# Entries supplied
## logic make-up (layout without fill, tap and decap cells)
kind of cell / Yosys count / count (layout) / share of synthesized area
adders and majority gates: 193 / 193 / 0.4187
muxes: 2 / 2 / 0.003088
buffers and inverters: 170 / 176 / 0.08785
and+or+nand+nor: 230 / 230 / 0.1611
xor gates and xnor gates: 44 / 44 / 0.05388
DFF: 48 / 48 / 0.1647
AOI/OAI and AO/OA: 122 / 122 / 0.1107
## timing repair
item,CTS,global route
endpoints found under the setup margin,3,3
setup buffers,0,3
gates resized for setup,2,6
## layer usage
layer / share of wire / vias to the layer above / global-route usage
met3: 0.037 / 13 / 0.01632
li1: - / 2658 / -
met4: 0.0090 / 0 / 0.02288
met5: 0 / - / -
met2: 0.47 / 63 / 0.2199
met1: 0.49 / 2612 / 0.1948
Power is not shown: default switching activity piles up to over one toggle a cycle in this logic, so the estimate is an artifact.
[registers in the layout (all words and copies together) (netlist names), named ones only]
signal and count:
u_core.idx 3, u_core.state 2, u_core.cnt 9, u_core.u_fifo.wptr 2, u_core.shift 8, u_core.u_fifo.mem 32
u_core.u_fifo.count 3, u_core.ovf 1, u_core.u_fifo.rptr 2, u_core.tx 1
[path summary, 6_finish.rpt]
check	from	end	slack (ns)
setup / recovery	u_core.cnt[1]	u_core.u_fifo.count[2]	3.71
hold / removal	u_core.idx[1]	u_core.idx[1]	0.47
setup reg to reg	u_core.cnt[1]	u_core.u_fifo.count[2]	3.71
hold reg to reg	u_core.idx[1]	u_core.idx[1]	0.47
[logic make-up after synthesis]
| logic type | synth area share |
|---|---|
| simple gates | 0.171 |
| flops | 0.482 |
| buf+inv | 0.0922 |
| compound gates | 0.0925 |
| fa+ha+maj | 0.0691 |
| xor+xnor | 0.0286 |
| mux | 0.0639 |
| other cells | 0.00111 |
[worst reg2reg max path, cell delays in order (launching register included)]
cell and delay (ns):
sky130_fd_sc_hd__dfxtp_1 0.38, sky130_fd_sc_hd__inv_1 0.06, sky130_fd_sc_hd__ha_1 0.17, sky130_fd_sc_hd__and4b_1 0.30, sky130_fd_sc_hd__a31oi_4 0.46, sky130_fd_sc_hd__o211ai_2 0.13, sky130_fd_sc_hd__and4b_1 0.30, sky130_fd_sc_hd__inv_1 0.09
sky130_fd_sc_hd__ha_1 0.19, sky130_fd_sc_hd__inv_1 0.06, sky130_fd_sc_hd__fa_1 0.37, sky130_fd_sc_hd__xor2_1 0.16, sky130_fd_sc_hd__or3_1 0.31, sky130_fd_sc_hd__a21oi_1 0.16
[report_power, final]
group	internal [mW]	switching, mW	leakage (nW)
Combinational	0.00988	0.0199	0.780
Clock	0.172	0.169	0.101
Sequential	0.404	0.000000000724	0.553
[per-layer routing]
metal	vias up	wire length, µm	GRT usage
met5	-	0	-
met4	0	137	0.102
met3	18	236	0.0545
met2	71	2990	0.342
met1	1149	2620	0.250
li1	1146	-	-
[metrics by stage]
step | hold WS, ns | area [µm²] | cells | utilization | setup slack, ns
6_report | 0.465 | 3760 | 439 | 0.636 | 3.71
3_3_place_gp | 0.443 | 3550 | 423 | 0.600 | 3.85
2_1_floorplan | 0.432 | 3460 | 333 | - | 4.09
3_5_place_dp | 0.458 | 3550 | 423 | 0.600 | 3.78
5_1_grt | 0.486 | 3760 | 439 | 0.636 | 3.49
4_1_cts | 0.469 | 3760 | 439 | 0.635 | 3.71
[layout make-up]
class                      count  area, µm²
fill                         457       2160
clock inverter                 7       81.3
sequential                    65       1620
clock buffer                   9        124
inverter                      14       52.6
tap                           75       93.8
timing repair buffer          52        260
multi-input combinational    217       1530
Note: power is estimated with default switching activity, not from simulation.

--

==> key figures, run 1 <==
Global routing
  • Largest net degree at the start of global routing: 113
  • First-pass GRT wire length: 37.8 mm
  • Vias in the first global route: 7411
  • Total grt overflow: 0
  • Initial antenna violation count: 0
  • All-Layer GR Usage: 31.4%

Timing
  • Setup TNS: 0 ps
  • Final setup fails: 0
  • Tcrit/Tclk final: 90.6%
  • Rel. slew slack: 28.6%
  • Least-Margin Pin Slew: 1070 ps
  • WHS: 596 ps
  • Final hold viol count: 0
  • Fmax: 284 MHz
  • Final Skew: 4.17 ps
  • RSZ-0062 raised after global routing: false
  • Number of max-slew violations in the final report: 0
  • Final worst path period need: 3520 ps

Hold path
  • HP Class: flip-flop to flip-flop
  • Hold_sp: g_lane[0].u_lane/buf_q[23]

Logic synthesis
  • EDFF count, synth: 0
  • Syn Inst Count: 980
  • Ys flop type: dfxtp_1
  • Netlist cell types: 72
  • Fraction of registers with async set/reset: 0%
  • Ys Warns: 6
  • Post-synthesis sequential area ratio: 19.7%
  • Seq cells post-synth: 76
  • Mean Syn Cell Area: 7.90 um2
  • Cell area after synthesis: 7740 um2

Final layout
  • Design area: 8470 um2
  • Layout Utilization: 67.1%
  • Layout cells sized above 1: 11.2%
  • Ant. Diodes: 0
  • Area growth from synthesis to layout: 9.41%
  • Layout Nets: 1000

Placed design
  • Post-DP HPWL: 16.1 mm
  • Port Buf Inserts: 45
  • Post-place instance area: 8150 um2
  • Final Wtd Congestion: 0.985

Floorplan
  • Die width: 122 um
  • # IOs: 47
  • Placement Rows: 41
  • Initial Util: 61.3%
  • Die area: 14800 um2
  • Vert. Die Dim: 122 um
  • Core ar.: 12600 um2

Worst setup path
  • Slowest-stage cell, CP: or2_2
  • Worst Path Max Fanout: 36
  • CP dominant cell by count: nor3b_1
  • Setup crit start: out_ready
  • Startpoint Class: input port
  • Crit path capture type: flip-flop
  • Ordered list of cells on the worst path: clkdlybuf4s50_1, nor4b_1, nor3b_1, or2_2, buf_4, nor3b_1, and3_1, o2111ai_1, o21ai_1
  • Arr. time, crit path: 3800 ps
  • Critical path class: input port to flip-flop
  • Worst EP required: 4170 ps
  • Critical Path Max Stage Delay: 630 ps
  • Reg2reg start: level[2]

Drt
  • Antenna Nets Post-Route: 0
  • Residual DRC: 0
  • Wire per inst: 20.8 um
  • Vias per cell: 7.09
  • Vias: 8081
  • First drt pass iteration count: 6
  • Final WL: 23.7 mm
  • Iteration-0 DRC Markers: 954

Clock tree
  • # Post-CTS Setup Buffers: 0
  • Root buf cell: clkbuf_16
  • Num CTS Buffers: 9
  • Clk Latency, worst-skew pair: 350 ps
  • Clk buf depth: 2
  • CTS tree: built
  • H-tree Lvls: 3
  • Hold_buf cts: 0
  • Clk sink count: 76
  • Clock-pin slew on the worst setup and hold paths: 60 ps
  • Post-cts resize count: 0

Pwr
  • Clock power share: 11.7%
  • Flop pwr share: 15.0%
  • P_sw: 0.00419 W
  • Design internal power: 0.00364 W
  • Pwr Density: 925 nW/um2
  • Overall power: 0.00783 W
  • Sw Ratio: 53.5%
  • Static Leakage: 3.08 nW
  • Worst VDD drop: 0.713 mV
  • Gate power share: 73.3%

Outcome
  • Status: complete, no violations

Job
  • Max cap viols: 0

* * *

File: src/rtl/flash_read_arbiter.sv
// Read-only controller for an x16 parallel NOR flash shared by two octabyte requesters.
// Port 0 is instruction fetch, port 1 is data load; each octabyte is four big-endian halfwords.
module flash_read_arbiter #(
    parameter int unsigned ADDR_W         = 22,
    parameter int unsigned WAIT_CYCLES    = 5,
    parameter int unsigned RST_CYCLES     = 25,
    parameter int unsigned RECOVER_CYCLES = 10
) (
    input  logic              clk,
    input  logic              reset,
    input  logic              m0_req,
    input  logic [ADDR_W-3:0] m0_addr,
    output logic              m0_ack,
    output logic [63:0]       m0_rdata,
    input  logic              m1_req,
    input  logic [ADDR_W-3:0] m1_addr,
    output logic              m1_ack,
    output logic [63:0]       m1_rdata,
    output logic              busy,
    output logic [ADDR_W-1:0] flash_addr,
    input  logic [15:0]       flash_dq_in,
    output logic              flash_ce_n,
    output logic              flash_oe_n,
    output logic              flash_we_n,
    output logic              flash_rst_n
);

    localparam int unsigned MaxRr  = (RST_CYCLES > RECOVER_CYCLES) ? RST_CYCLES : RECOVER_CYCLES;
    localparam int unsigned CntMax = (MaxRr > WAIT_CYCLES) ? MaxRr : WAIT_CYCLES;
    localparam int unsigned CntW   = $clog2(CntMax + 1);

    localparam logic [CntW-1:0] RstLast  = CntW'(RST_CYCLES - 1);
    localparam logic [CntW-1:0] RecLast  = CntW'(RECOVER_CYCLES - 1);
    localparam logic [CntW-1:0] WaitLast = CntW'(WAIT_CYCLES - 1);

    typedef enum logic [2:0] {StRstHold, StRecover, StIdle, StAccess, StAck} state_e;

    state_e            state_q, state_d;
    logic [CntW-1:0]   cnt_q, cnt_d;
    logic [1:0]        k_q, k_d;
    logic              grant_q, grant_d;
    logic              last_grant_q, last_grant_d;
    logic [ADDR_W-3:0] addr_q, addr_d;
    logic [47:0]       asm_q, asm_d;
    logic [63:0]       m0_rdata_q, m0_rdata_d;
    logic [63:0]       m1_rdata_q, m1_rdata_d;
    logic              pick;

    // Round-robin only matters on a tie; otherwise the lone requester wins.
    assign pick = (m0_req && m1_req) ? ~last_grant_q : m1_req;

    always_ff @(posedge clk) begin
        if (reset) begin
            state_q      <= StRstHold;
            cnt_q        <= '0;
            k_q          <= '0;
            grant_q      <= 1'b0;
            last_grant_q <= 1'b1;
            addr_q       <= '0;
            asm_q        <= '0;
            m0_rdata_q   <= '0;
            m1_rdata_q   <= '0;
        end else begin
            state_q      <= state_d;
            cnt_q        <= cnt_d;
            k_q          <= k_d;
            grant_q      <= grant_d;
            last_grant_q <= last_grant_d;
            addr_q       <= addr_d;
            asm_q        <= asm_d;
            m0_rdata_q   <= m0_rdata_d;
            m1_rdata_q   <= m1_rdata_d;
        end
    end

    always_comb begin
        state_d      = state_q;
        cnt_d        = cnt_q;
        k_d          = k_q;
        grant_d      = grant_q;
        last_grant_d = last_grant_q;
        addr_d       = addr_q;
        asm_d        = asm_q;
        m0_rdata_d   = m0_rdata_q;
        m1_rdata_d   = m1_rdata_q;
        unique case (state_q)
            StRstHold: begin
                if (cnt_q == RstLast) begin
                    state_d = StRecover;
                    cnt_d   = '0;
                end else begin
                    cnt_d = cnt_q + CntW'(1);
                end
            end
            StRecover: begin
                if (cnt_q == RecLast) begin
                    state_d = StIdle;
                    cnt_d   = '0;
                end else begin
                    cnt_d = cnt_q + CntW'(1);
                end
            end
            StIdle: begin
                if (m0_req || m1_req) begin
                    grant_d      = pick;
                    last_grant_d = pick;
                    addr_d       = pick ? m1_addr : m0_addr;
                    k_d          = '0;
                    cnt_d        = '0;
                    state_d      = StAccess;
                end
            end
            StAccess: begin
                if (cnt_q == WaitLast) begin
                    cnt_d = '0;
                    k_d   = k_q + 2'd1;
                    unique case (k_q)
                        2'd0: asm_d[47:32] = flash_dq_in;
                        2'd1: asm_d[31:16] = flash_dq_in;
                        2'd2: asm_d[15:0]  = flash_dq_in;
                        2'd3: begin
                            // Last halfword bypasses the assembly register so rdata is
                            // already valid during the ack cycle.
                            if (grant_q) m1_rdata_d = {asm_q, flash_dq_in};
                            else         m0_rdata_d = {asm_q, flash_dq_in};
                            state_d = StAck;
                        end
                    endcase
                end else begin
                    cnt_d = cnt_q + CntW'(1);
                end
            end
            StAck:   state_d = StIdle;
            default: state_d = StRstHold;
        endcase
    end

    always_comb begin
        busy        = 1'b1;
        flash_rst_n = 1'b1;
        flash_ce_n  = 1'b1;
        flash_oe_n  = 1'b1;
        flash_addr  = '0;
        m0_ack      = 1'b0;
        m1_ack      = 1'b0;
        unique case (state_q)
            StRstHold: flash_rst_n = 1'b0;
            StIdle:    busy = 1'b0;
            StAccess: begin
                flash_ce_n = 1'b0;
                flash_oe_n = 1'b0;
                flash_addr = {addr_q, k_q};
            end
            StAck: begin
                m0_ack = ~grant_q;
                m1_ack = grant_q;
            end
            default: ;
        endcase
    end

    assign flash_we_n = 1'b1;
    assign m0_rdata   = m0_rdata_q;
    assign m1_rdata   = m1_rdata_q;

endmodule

# Task prompt
Among the entries above, copy exactly only the lines starting with the one containing "Ant. Diodes: 0" and going through the one containing "Dim: 122 um", both ends included.

# Your response
  • Ant. Diodes: 0
  • Area growth from synthesis to layout: 9.41%
  • Layout Nets: 1000

Placed design
  • Post-DP HPWL: 16.1 mm
  • Port Buf Inserts: 45
  • Post-place instance area: 8150 um2
  • Final Wtd Congestion: 0.985

Floorplan
  • Die width: 122 um
  • # IOs: 47
  • Placement Rows: 41
  • Initial Util: 61.3%
  • Die area: 14800 um2
  • Vert. Die Dim: 122 um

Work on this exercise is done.